附图中相同或相似的附图标记代表相同或相似的部件。
具体实施方式
下面结合附图对本发明作进一步详细描述。
在本申请一个典型的配置中,系统各模块和可信方均包括一个或多个处理器(CPU)、输入/输出接口、网络接口和内存。
内存可能包括计算机可读介质中的非永久性存储器,随机存取存储器(RAM)和/或非易失性内存等形式,如只读存储器(ROM)、可编程只读存储器(PROM)、可擦除可编程只读存储器(EPROM)、电可擦除可编程只读存储器(EEPROM)或闪存(flash RAM)。内存是计算机可读介质的示例。

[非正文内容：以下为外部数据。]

## design/flow/design.v

```verilog
module SizedFIFO(CLK, RST_N, D_IN, ENQ, FULL_N, D_OUT, DEQ, EMPTY_N, CLR);
   parameter               p1width = 1;  
   parameter               p2depth = 3;
   parameter               p3cntr_width = 1;  
   parameter               guarded = 1;
   localparam              p2depth2 = p2depth -2 ;
   input                   CLK;
   input                   RST_N;
   input                   CLR;
   input [p1width - 1 : 0] D_IN;
   input                   ENQ;
   input                   DEQ;
   output                  FULL_N;
   output                  EMPTY_N;
   output [p1width - 1 : 0] D_OUT;
   reg                      not_ring_full;
   reg                      ring_empty;
   reg [p3cntr_width-1 : 0] head;
   wire [p3cntr_width-1 : 0] next_head;
   reg [p3cntr_width-1 : 0]  tail;
   wire [p3cntr_width-1 : 0] next_tail;
   reg [p1width - 1 : 0]     arr[0: ((p2depth >= 2) ? (p2depth2) : 0)];
   reg [p1width - 1 : 0]     D_OUT;
   reg                       hasodata;
   wire [p3cntr_width-1:0]   depthLess2 = p2depth2[p3cntr_width-1:0] ;
   wire [p3cntr_width-1 : 0] incr_tail;
   wire [p3cntr_width-1 : 0] incr_head;
   assign                    incr_tail = tail + 1'b1 ;
   assign                    incr_head = head + 1'b1 ;
   assign    next_head = (head == depthLess2 ) ? {p3cntr_width{1'b0}} : incr_head ;
   assign    next_tail = (tail == depthLess2 ) ? {p3cntr_width{1'b0}} : incr_tail ;
   assign    EMPTY_N = hasodata;
   assign    FULL_N  = not_ring_full;
   always @(posedge CLK   )
     begin
        if (!RST_N)
          begin
             head <=  {p3cntr_width {1'b0}} ;
             tail <=  {p3cntr_width {1'b0}} ;
             ring_empty <=  1'b1;
             not_ring_full <=  1'b1;
             hasodata <=  1'b0;
          end  
        else
         begin
            if (!CLR && ENQ && ((DEQ && !ring_empty) || (!DEQ && hasodata && not_ring_full)))
              begin
                 arr[tail] <=  D_IN;
              end
            if (CLR)
              begin
                 head <=  {p3cntr_width {1'b0}} ;
                 tail <=  {p3cntr_width {1'b0}} ;
                 ring_empty <=  1'b1;
                 not_ring_full <=  1'b1;
                 hasodata <=  1'b0;
              end  
            else if (DEQ && ENQ )
              begin
                 if (ring_empty)
                   begin
                      D_OUT <=  D_IN;
                   end
                 else
                   begin
                      tail <=  next_tail;
                      D_OUT <=  arr[head];
                      head <=  next_head;
                   end
              end  
            else if ( DEQ )
              begin
                 if (ring_empty)
                   begin
                      hasodata <=  1'b0;
                   end
                 else
                   begin
                      D_OUT <=  arr[head];
                      head <=  next_head;
                      not_ring_full <=  1'b1;
                      ring_empty <=  next_head == tail ;
                   end
              end  
            else if (ENQ)
              begin
                 if (! hasodata)
                   begin
                      D_OUT <=  D_IN;
                      hasodata <=  1'b1;
                   end
                 else if ( not_ring_full )  
                   begin
                      tail <=  next_tail;
                      ring_empty <=  1'b0;
                      not_ring_full <=  ! (next_tail == head) ;
                   end
              end  
         end  
     end  
endmodule
module XbarArbiter(CLK, RST_N, raises, grant, valid);
    parameter N=4;
    input CLK;
    input RST_N;
    input [N-1:0] raises;
    output reg [N-1:0] grant;
    output reg valid;
    function [1:0] gen_grant_carry;
	input c, r, p;
	begin
	    gen_grant_carry[1] = ~r & (c | p);
	    gen_grant_carry[0] = r & (c | p);
	end
    endfunction
    reg [N-1:0] token;
    reg [N-1:0] granted_A;
    reg [N-1:0] granted_B;
    reg carry;
    reg [1:0] gc;
    integer i;
    always@(*) begin
	valid = 1'b0;
	grant = 0;
	carry = 0;
	granted_A = 0;
	granted_B = 0;
	for(i=0; i < N; i=i+1) begin
	    gc = gen_grant_carry(carry, raises[i], token[i]);
	    granted_A[i] = gc[0];
	    carry = gc[1];
	end
	for(i=0; i < N; i=i+1) begin
	    gc = gen_grant_carry(carry, raises[i], token[i]);
	    granted_B[i] = gc[0];
	    carry = gc[1];
	end
	for(i=0; i < N; i=i+1) begin
	    if(granted_A[i] | granted_B[i]) begin
		grant = 0;
		grant[i] = 1'b1;
		valid = 1'b1;
	    end
	end
    end
    always@(posedge CLK) begin
	if(RST_N) token <= {token[N-2:0], token[N-1]};
	else token <= 1;
    end
endmodule
module Xbar(CLK, RST_N,
	    i_valid,
	    i_prio,
	    i_tail,
	    i_dst,
	    i_vc,
	    i_data, 
	    o_valid,
	    o_prio,
	    o_tail,
	    o_dst,
	    o_vc,
	    o_data, 
 	    i_cred,
	    i_cred_valid,
	    o_cred_en
	    );
    parameter N		    = 8;
    parameter NUM_VCS	    = 2;
    parameter CUT	    = 2;
    parameter DATA	    = 32;
    parameter BUFFER_DEPTH  = 8;
    parameter LOG_N	    = (
	N <= 1 ? 0: 
	N <= 2 ? 1: 
	N <= 4 ? 2: 
	N <= 8 ? 3: 
	N <= 16 ? 4: 
	N <= 32 ? 5: 
	N <= 64 ? 6: 
	N <= 128 ? 7: 
	N <= 256 ? 8 : 
	N <= 512 ? 9 : 
	N <= 1024 ? 10 : 
	N <= 2048 ? 11 : 
	N <= 4096 ? 12 : 
	N <= 8192 ? 13 : 
	N <= 16384 ? 14 : -1);
    parameter VC	    = (
	NUM_VCS <= 1 ? 0: 
	NUM_VCS <= 2 ? 1: 
	NUM_VCS <= 4 ? 2: 
	NUM_VCS <= 8 ? 3: 
	NUM_VCS <= 16 ? 4: 
	NUM_VCS <= 32 ? 5: 
	NUM_VCS <= 64 ? 6: 
	NUM_VCS <= 128 ? 7: 
	NUM_VCS <= 256 ? 8 : 
	NUM_VCS <= 512 ? 9 : 
	NUM_VCS <= 1024 ? 10 : 
	NUM_VCS <= 2048 ? 11 : 
	NUM_VCS <= 4096 ? 12 : 
	NUM_VCS <= 8192 ? 13 : 
	NUM_VCS <= 16384 ? 14 : -1); 
    parameter DST	    = (
	N <= 1 ? 0: 
	N <= 2 ? 1: 
	N <= 4 ? 2: 
	N <= 8 ? 3: 
	N <= 16 ? 4: 
	N <= 32 ? 5: 
	N <= 64 ? 6: 
	N <= 128 ? 7: 
	N <= 256 ? 8 : 
	N <= 512 ? 9 : 
	N <= 1024 ? 10 : 
	N <= 2048 ? 11 : 
	N <= 4096 ? 12 : 
	N <= 8192 ? 13 : 
	N <= 16384 ? 14 : -1);
    parameter FLIT_WIDTH    = 1+1+DST+VC+DATA;
    parameter CRED_WIDTH    = (
	BUFFER_DEPTH <= 1 ? 0: 
	BUFFER_DEPTH <= 2 ? 1: 
	BUFFER_DEPTH <= 4 ? 2: 
	BUFFER_DEPTH <= 8 ? 3: 
	BUFFER_DEPTH <= 16 ? 4: 
	BUFFER_DEPTH <= 32 ? 5: 
	BUFFER_DEPTH <= 64 ? 6: 
	BUFFER_DEPTH <= 128 ? 7: 
	BUFFER_DEPTH <= 256 ? 8 : 
	BUFFER_DEPTH <= 512 ? 9 : 
	BUFFER_DEPTH <= 1024 ? 10 : 
	BUFFER_DEPTH <= 2048 ? 11 : 
	BUFFER_DEPTH <= 4096 ? 12 : 
	BUFFER_DEPTH <= 8192 ? 13 : 
	BUFFER_DEPTH <= 16384 ? 14 : -1) + 1;
    input CLK, RST_N;
    input [N-1:0]              i_valid;
    input [N-1:0]              i_prio; 
    input [N-1:0]              i_tail;
    input [N*DST-1:0]          i_dst; 
    input [N*VC-1:0]           i_vc;
    input [N*DATA-1:0]         i_data;
    wire [VC-1:0]              i_vc_arr [N-1:0];
    wire [N-1:0]               f_prio;
    wire [N-1:0]               f_tail;
    wire [DST-1:0]             f_dst [N-1:0];
    wire [VC-1:0]              f_vc [N-1:0];
    wire [DATA-1:0]            f_data [N-1:0];
    wire [N-1:0]               f_elig;
    wire [DST*N-1:0]	       f_dst_flat;
    wire [VC*N-1:0]            f_vc_flat;
    wire [DATA*N-1:0]          f_data_flat;
    output reg [N-1:0]         o_valid;
    output reg [N-1:0]         o_prio;
    output reg [N-1:0]         o_tail;
    output [N*DST-1:0]         o_dst;
    output [N*VC-1:0]          o_vc;
    output [N*DATA-1:0]        o_data;
    reg [DST-1:0]              o_dst_arr [N-1:0];
    reg [VC-1:0]               o_vc_arr [N-1:0];
    reg [DATA-1:0]             o_data_arr [N-1:0];
    output [N*VC-1:0]          i_cred;  
    output reg [N-1:0]         i_cred_valid;  
    reg [VC-1:0]               i_cred_arr [N-1:0];
    input [N-1:0]              o_cred_en;
    wire [N-1:0]               grants [N-1:0];
    wire [N-1:0]               grant_valids;
    reg [N-1:0]                deq_en;
    reg [CRED_WIDTH-1:0]       creds_left [N-1:0];
    genvar i, o, k;
    integer in,out;
    generate
	for(o=0; o < N; o=o+1) begin: arbiters
	    wire [N-1:0] raises;
	    for(k=0; k < N; k=k+1) begin: raisewires
		assign raises[k] = (f_dst[k] == o) && f_elig[k];
	    end
	    XbarArbiter#(.N(N)) arbiter(.CLK(CLK), 
					.RST_N(RST_N),
					.raises(raises),
					.valid(grant_valids[o]),
					.grant(grants[o]));  
	end
    endgenerate
    always@(posedge CLK) begin
	if(RST_N) begin
	    for(in=0; in < N; in=in+1) begin
		if(i_valid[in])
		    i_cred_arr[in] <= i_vc_arr[in];
	    end
	end
	else begin
	    for(in=0; in < N; in=in+1) begin
		i_cred_arr[in]<='hx;
	    end
	end
    end
    for(i=0; i < N; i=i+1) begin: assign_arr
	assign i_vc_arr[i] = i_vc[(i+1)*VC-1:i*VC];
        assign i_cred[(i+1)*VC-1:i*VC] = i_cred_arr[i];
        assign o_dst[(i+1)*DST-1:i*DST] = o_dst_arr[i];
	assign o_vc[(i+1)*VC-1:i*VC] = o_vc_arr[i];
	assign o_data[(i+1)*DATA-1:i*DATA] = o_data_arr[i]; 
    end
    always@(*) begin
	for(in=0; in < N; in=in+1) begin: deqwires
	    deq_en[in] = 1'b0;
	    i_cred_valid[in] = 1'b0;
	    for(out=0; out < N; out=out+1) begin: outer
		if(grant_valids[out] && (grants[out][in] == 1'b1) && (creds_left[out] != 0)) begin
		    deq_en[in] = 1'b1;
		    i_cred_valid[in] = 1'b1;
		end
	    end
	end
    end
    for(i=0; i < N; i=i+1) begin
	assign f_dst_flat[(i+1)*DST-1:i*DST] = f_dst[i];
	assign f_vc_flat[(i+1)*VC-1:i*VC] = f_vc[i];
	assign f_data_flat[(i+1)*DATA-1:i*DATA] = f_data[i];
    end
    for(i=0; i < N; i=i+1) begin: steerwires
	always@(grant_valids[i] or grants[i] or creds_left[i] or f_prio or f_tail or f_dst_flat or f_vc_flat or f_data_flat) begin
	    o_valid[i] = 1'b0;
	    o_prio[i] = 'hx;
	    o_tail[i] = 'hx;
	    o_dst_arr[i] = 'hx;
	    o_vc_arr[i] = 'hx;
	    o_data_arr[i] = 'hx;
	    for(in=0; in < N; in=in+1) begin: innersteer
		if(grant_valids[i] && (grants[i][in] == 1'b1) && (creds_left[i] != 0)) begin
		    o_valid[i] = 1'b1;
		    o_prio[i] = f_prio[in];
		    o_tail[i] = f_tail[in];
		    o_dst_arr[i]  = f_dst[in];
		    o_vc_arr[i]   = f_vc[in];
		    o_data_arr[i] = f_data[in];
		end
	    end
	end
    end
    for(o=0; o < N; o=o+1) begin: output_credits
	always@(posedge CLK) begin
	    if(RST_N) begin
		if((o_cred_en[o] == 1'b0) && (o_valid[o] == 1'b1))
		    creds_left[o] <= creds_left[o] - 1;
		else if((o_cred_en[o] == 1'b1) && (o_valid[o] == 1'b0))
		    creds_left[o] <= creds_left[o] + 1;
	    end
	    else begin
		creds_left[o] <= BUFFER_DEPTH;
	    end
	end
    end
    generate
	for(i=0; i < N; i=i+1) begin: ififos
	    SizedFIFO#(.p1width(FLIT_WIDTH), .p2depth(BUFFER_DEPTH), .p3cntr_width((
	BUFFER_DEPTH <= 1 ? 0: 
	BUFFER_DEPTH <= 2 ? 1: 
	BUFFER_DEPTH <= 4 ? 2: 
	BUFFER_DEPTH <= 8 ? 3: 
	BUFFER_DEPTH <= 16 ? 4: 
	BUFFER_DEPTH <= 32 ? 5: 
	BUFFER_DEPTH <= 64 ? 6: 
	BUFFER_DEPTH <= 128 ? 7: 
	BUFFER_DEPTH <= 256 ? 8 : 
	BUFFER_DEPTH <= 512 ? 9 : 
	BUFFER_DEPTH <= 1024 ? 10 : 
	BUFFER_DEPTH <= 2048 ? 11 : 
	BUFFER_DEPTH <= 4096 ? 12 : 
	BUFFER_DEPTH <= 8192 ? 13 : 
	BUFFER_DEPTH <= 16384 ? 14 : -1))) inQ
		       (.CLK(CLK), 
			.RST_N(RST_N), 
			.D_IN({i_prio[i], i_tail[i], i_dst[(i+1)*DST-1:i*DST], i_vc[(i+1)*VC-1:i*VC], i_data[(i+1)*DATA-1:i*DATA]}),
			.ENQ(i_valid[i]),
			.D_OUT({f_prio[i], f_tail[i], f_dst[i], f_vc[i], f_data[i]}),
			.DEQ(deq_en[i]),
			.EMPTY_N(f_elig[i]),
			.FULL_N(),  
			.CLR(1'b0)  
		      );
	end
    endgenerate
endmodule
```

计算机可读介质包括永久性和非永久性、可移动和非可移动媒体可以由任何方法或技术来实现信息存储。信息可以是计算机可读指令、数据结构、程序的模块或其他数据。计算机的存储介质的例子包括,但不限于相变内存(PRAM)、静态随机存取存储器(SRAM)、动态随机存取存储器(DRAM)、其他类型的随机存取存储器(RAM)、只读存储器(ROM)、电可擦除可编程只读存储器(EEPROM)、快闪记忆体或其他内存技术、只读光盘只读存储器(CD-ROM)、数字多功能光盘(DVD)或其他光学存储、磁盒式磁带,磁带磁盘存储或其他磁性存储设备或任何其他非传输介质,可用于存储可以被计算设备访问的信息。按照本文中的界定,计算机可读 介质不包括非暂存电脑可读媒体(transitory media),如调制的数据信号和载波。
为更进一步阐述本申请所采取的技术手段及取得的效果,下面结合附图及优选实施例,对本申请的技术方案,进行清楚和完整的描述。

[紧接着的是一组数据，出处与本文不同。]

## aluDesign
module aluDesign#(parameter W = 8, N = 4) (clk,rst,CE,MODE,CIN,INP_VALID,CMD,OPA,OPB, ERR,OV,COUT,G,L,E, RES);
    input clk,rst,CE,MODE,CIN;
    input [1:0] INP_VALID;
    input [N-1:0] CMD;
    input [W-1:0] OPA,OPB;
    output reg ERR,OV,COUT,G,L,E;
        output reg [2*W-1:0] RES;
        reg [2*W-1:0] res_comb;
    parameter INV_INP = 2'b00, OPA_VALID = 2'b01, OPB_VALID = 2'b10, OPA_AND_OPB_VALID = 2'b11;
    parameter SHIFT_W = $clog2(W);
    reg [W-1:0] opa_r,opb_r;
    reg [N-1:0] cmd_r;
    reg [1:0] valid_r;
    reg mode_r,cin_r;
    reg cout_comb,ov_comb,g_comb,l_comb,e_comb,err_comb;
    always@(posedge clk,posedge rst) begin
        if(rst) begin
            opa_r <= 0;
            opb_r <= 0;
            cmd_r <= 0;
            valid_r <= 0;
            cin_r <= 0;
            mode_r <= 0;
        end
        else if(CE) begin
            opa_r <= OPA;
            opb_r <= OPB;
            cmd_r <= CMD;
            valid_r <= INP_VALID;
            cin_r <= CIN;
            mode_r <= MODE;
       end
    end
    always@(*) begin
        if(CE) begin
            res_comb = 0;
            err_comb = 0;
            cout_comb = 0;
            ov_comb = 0;
            g_comb = 0;
            l_comb = 0;
            e_comb = 0;
            if(mode_r == 1) begin
                case(valid_r)
                    INV_INP : begin
                        res_comb = 0;
                        err_comb = 1;
                    end
                    OPA_VALID : begin
                        case(cmd_r)
                            4'b0100 : begin
                                res_comb = opa_r + 1;
                                cout_comb = res_comb[W];
                            end
                           4'b0101 : begin
                               res_comb = opa_r - 1;
                               ov_comb = res_comb[W];
                            end
  ...
Size: ~1400 cells after synthesis, about 46 flip-flops, ~0.011 mm^2 of cells after synthesis.
Settings: LEC_CHECK=0, CAP_MARGIN=20, CELL_PAD_IN_SITES_DETAIL_PLACEMENT=0, CORE_MARGIN=2, CORE_UTILIZATION=65, CTS_CLUSTER_DIAMETER=192, CTS_CLUSTER_SIZE=95, GPL_ROUTABILITY_DRIVEN=1, GPL_TIMING_DRIVEN=1, MAX_ROUTING_LAYER=met4, PLACE_DENSITY=0.54, SETUP_SLACK_MARGIN=-0.34, SLEW_MARGIN=40; clock period 8.56 ns.
run.sh (not shown) runs the stock make flow with config.mk's settings and CLKGATE_MAP_FILE=.
The first run completed with no timing, DRC or antenna violations.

图1示出本申请一个方面提供的一种用于电子设备屏幕区域瑕疵检测方法,其中,该方法包括:
S11获取电子设备的包含屏幕区域的外观图像;
S12提取所述外观图像中的屏幕区域图像;
S13将屏幕区域图像输入训练结束后的FPN网络结合backbone网络的模型;
S14从所述FPN网络结合backbone网络的模型接收输出的电子设备的屏幕区域图像的瑕疵检测结果,所述瑕疵检测结果包括:电子设备的屏幕区域的瑕疵种类、瑕疵在电子设备的屏幕区域中的位置和瑕疵检测结果的置信度。
在本申请中,所述方法通过设备1执行,所述设备1为计算机设备和/或云,所述计算机设备包括但不限于个人计算机、笔记本电脑、工业计算机、网络主机、单个网络服务器、多个网络服务器集;所述云由基于云计算(Cloud Computing)的大量计算机或网络服务器构成,其中,云计算是分布式计算的一种,由一群松散耦合的计算机集组成的一个虚拟超级计算机。
在此,所述计算机设备和/或云仅为举例,其他现有的或者今后可能出现的设备和/或资源共享平台如适用于本申请也应包含在本申请的保护范围内,在此,以引用的方式包含于此。
在该实施例中,在所述步骤S11中,设备1获取电子设备的包含屏幕区域的外观图像,在此,所述电子设备包括但不限于手机、PAD、智能手表等等终端设备,其中,屏幕区域是指电子设备的显示屏所在区域。例如,本申请的方法可以用于二手手机的屏幕区域的识别。
具体地,设备1可通过拍摄电子设备的正面的图像来获取电子设备的包含屏幕区域的外观图像,或者,设备1可以接收用户设备发送的电子设 备的正面图像来实现对屏幕区域的识别。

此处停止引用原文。